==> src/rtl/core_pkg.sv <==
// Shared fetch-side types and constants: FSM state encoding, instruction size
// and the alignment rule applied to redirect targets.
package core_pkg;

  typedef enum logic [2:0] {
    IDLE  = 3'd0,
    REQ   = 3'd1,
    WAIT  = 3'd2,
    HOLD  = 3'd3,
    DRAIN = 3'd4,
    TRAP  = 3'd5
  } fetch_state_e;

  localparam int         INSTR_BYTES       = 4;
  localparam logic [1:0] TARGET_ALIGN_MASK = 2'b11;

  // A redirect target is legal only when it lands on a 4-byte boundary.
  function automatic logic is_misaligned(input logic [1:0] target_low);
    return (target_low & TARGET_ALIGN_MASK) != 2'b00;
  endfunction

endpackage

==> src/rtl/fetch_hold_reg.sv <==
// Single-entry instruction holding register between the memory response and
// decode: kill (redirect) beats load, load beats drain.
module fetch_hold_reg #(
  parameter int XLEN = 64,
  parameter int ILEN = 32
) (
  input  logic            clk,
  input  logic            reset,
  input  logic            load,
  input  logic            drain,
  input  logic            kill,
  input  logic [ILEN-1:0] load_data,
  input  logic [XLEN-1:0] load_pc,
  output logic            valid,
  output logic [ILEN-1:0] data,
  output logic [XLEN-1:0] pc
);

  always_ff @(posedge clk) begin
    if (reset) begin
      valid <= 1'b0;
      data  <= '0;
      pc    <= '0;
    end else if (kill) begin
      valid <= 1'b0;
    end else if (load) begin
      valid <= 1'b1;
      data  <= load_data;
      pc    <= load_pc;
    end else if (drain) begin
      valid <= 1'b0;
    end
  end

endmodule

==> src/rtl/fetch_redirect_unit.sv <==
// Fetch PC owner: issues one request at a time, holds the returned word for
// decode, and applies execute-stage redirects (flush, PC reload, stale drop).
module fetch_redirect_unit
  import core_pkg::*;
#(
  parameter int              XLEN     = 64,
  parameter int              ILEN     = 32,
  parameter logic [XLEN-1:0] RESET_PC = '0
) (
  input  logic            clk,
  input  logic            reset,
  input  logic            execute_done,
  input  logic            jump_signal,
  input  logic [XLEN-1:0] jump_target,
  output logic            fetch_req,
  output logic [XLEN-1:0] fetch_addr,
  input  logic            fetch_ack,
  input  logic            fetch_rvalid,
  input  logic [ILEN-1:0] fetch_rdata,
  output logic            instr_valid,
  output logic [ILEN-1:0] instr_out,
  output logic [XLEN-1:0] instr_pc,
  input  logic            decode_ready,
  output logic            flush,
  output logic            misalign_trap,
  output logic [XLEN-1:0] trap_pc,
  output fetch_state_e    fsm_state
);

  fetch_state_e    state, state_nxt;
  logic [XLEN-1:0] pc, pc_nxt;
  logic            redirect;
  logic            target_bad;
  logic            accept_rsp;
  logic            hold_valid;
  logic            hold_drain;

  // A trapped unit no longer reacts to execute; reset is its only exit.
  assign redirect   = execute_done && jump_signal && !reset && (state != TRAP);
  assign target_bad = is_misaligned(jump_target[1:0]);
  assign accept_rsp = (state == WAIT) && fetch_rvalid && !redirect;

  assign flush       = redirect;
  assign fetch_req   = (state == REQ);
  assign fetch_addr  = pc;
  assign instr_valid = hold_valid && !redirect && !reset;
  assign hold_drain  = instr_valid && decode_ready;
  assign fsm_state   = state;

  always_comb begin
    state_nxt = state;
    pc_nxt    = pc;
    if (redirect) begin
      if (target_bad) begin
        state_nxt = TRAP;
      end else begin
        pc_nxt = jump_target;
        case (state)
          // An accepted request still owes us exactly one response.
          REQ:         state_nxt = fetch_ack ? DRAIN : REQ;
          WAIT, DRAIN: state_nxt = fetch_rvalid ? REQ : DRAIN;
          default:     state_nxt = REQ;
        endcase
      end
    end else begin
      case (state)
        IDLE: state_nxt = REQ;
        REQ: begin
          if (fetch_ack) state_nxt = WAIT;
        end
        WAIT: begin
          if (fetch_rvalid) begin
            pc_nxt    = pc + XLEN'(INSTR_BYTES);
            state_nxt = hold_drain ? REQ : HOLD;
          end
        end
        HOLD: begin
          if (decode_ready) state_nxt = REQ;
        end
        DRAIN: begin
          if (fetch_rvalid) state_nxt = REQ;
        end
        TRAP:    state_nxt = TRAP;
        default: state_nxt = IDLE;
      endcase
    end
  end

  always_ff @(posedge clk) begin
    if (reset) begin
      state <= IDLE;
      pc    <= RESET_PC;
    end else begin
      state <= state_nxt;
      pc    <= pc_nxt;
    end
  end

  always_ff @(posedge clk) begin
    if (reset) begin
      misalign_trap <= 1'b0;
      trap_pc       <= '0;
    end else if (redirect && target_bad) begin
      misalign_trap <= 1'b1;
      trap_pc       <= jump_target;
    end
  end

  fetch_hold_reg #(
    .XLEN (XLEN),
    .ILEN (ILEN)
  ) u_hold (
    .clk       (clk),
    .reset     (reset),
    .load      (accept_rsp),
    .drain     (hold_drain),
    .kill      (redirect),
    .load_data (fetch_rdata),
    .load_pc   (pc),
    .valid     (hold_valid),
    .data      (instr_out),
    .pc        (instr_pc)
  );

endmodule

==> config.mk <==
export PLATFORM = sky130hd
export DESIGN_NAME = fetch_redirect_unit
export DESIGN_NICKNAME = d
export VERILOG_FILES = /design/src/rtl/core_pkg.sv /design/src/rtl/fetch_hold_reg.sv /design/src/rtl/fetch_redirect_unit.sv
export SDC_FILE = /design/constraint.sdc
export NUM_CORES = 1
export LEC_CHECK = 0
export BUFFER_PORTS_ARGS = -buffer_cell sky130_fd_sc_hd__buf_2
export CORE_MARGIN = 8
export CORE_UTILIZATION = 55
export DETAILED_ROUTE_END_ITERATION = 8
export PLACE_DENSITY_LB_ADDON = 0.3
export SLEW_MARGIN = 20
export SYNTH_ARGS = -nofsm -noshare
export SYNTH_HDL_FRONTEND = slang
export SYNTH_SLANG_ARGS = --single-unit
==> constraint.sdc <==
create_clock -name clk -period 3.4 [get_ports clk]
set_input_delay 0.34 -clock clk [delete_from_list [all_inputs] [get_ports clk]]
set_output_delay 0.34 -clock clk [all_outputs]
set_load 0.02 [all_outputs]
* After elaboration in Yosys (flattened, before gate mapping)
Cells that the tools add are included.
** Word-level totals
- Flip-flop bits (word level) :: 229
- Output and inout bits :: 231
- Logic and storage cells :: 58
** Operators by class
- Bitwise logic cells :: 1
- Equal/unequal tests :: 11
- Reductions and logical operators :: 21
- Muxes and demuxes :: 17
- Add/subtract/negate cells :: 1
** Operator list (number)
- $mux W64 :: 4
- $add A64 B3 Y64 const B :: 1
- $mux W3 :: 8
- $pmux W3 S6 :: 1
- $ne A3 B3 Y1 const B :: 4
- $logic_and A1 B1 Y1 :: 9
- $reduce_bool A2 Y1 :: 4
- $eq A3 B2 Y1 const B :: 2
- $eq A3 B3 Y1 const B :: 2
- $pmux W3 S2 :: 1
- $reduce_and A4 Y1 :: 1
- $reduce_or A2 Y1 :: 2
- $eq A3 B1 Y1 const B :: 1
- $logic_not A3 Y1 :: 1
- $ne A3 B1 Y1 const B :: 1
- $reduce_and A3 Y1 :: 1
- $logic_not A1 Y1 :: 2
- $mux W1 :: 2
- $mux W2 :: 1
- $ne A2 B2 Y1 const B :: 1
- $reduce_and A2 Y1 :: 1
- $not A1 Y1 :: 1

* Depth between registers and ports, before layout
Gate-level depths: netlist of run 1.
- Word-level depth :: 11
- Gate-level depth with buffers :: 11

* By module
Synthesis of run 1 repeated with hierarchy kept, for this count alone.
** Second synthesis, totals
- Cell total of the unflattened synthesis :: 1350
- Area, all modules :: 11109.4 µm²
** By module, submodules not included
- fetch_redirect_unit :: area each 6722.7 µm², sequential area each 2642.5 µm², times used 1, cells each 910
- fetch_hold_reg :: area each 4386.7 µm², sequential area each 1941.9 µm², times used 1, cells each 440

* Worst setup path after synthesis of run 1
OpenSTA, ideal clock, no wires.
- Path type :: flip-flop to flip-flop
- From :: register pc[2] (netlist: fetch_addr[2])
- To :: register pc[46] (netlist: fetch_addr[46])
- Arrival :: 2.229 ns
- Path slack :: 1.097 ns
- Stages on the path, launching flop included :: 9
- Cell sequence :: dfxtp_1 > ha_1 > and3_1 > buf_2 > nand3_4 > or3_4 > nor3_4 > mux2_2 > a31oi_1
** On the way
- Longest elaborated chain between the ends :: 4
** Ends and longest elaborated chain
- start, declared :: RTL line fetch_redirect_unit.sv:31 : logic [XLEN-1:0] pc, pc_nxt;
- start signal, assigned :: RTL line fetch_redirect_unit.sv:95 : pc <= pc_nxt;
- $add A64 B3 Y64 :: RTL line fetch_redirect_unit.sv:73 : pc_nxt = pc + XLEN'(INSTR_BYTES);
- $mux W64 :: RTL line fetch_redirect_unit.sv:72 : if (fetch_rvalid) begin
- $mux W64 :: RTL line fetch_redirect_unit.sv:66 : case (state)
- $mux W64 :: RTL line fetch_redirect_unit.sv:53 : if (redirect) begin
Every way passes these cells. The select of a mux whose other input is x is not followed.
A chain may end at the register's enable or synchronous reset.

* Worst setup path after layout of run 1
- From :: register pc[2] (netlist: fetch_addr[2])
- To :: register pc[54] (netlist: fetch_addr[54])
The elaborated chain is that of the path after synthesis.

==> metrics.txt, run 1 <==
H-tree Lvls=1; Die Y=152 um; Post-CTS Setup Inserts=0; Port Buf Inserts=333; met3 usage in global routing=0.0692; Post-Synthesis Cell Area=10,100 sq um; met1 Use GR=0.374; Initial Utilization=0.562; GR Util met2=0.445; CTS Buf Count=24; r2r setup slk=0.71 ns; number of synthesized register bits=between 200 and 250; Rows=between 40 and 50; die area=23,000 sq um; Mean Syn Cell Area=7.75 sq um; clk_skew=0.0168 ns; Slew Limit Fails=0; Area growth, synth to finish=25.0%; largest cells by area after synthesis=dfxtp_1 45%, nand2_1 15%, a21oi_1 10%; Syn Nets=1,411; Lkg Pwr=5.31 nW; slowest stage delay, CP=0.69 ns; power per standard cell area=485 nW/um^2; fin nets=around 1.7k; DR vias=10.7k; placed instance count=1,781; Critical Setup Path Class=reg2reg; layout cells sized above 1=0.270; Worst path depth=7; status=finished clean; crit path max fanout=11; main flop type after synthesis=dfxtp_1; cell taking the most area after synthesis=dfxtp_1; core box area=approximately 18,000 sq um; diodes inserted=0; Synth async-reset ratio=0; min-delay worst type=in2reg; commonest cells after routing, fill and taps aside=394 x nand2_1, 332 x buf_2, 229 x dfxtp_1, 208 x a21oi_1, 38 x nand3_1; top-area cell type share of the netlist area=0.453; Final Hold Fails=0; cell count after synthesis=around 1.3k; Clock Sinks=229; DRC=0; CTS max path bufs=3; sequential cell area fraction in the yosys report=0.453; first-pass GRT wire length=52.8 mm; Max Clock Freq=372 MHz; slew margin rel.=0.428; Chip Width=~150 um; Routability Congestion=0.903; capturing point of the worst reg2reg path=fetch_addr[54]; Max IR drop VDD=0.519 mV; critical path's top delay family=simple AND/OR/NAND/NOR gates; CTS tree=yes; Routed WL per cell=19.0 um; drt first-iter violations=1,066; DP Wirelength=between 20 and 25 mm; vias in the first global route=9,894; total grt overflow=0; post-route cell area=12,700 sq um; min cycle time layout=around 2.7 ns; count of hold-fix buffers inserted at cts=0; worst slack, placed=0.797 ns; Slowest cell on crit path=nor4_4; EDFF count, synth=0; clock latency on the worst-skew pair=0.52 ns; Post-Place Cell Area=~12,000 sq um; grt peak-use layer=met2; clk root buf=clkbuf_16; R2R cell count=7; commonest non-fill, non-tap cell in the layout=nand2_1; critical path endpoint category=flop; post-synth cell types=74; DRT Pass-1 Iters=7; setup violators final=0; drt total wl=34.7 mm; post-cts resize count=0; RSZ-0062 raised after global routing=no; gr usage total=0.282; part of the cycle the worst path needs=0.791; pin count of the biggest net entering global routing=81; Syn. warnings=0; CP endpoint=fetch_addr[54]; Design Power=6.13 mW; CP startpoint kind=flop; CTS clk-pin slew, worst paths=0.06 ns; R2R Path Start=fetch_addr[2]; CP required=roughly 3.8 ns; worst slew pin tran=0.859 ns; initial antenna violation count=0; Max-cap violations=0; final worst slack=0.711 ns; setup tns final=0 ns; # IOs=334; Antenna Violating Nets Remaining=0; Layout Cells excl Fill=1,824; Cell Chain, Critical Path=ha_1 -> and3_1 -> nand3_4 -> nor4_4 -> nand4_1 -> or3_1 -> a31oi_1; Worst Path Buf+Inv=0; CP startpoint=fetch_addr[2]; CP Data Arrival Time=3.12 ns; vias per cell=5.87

::::

▶ [Exercise directions]:
Whenever the string "else" shows up in a line of the entries, copy that line.

▶ [Expected output]:
    end else if (kill) begin
    end else if (load) begin
    end else if (drain) begin
      end else begin
    end else begin
    end else begin
    end else if (redirect && target_bad) begin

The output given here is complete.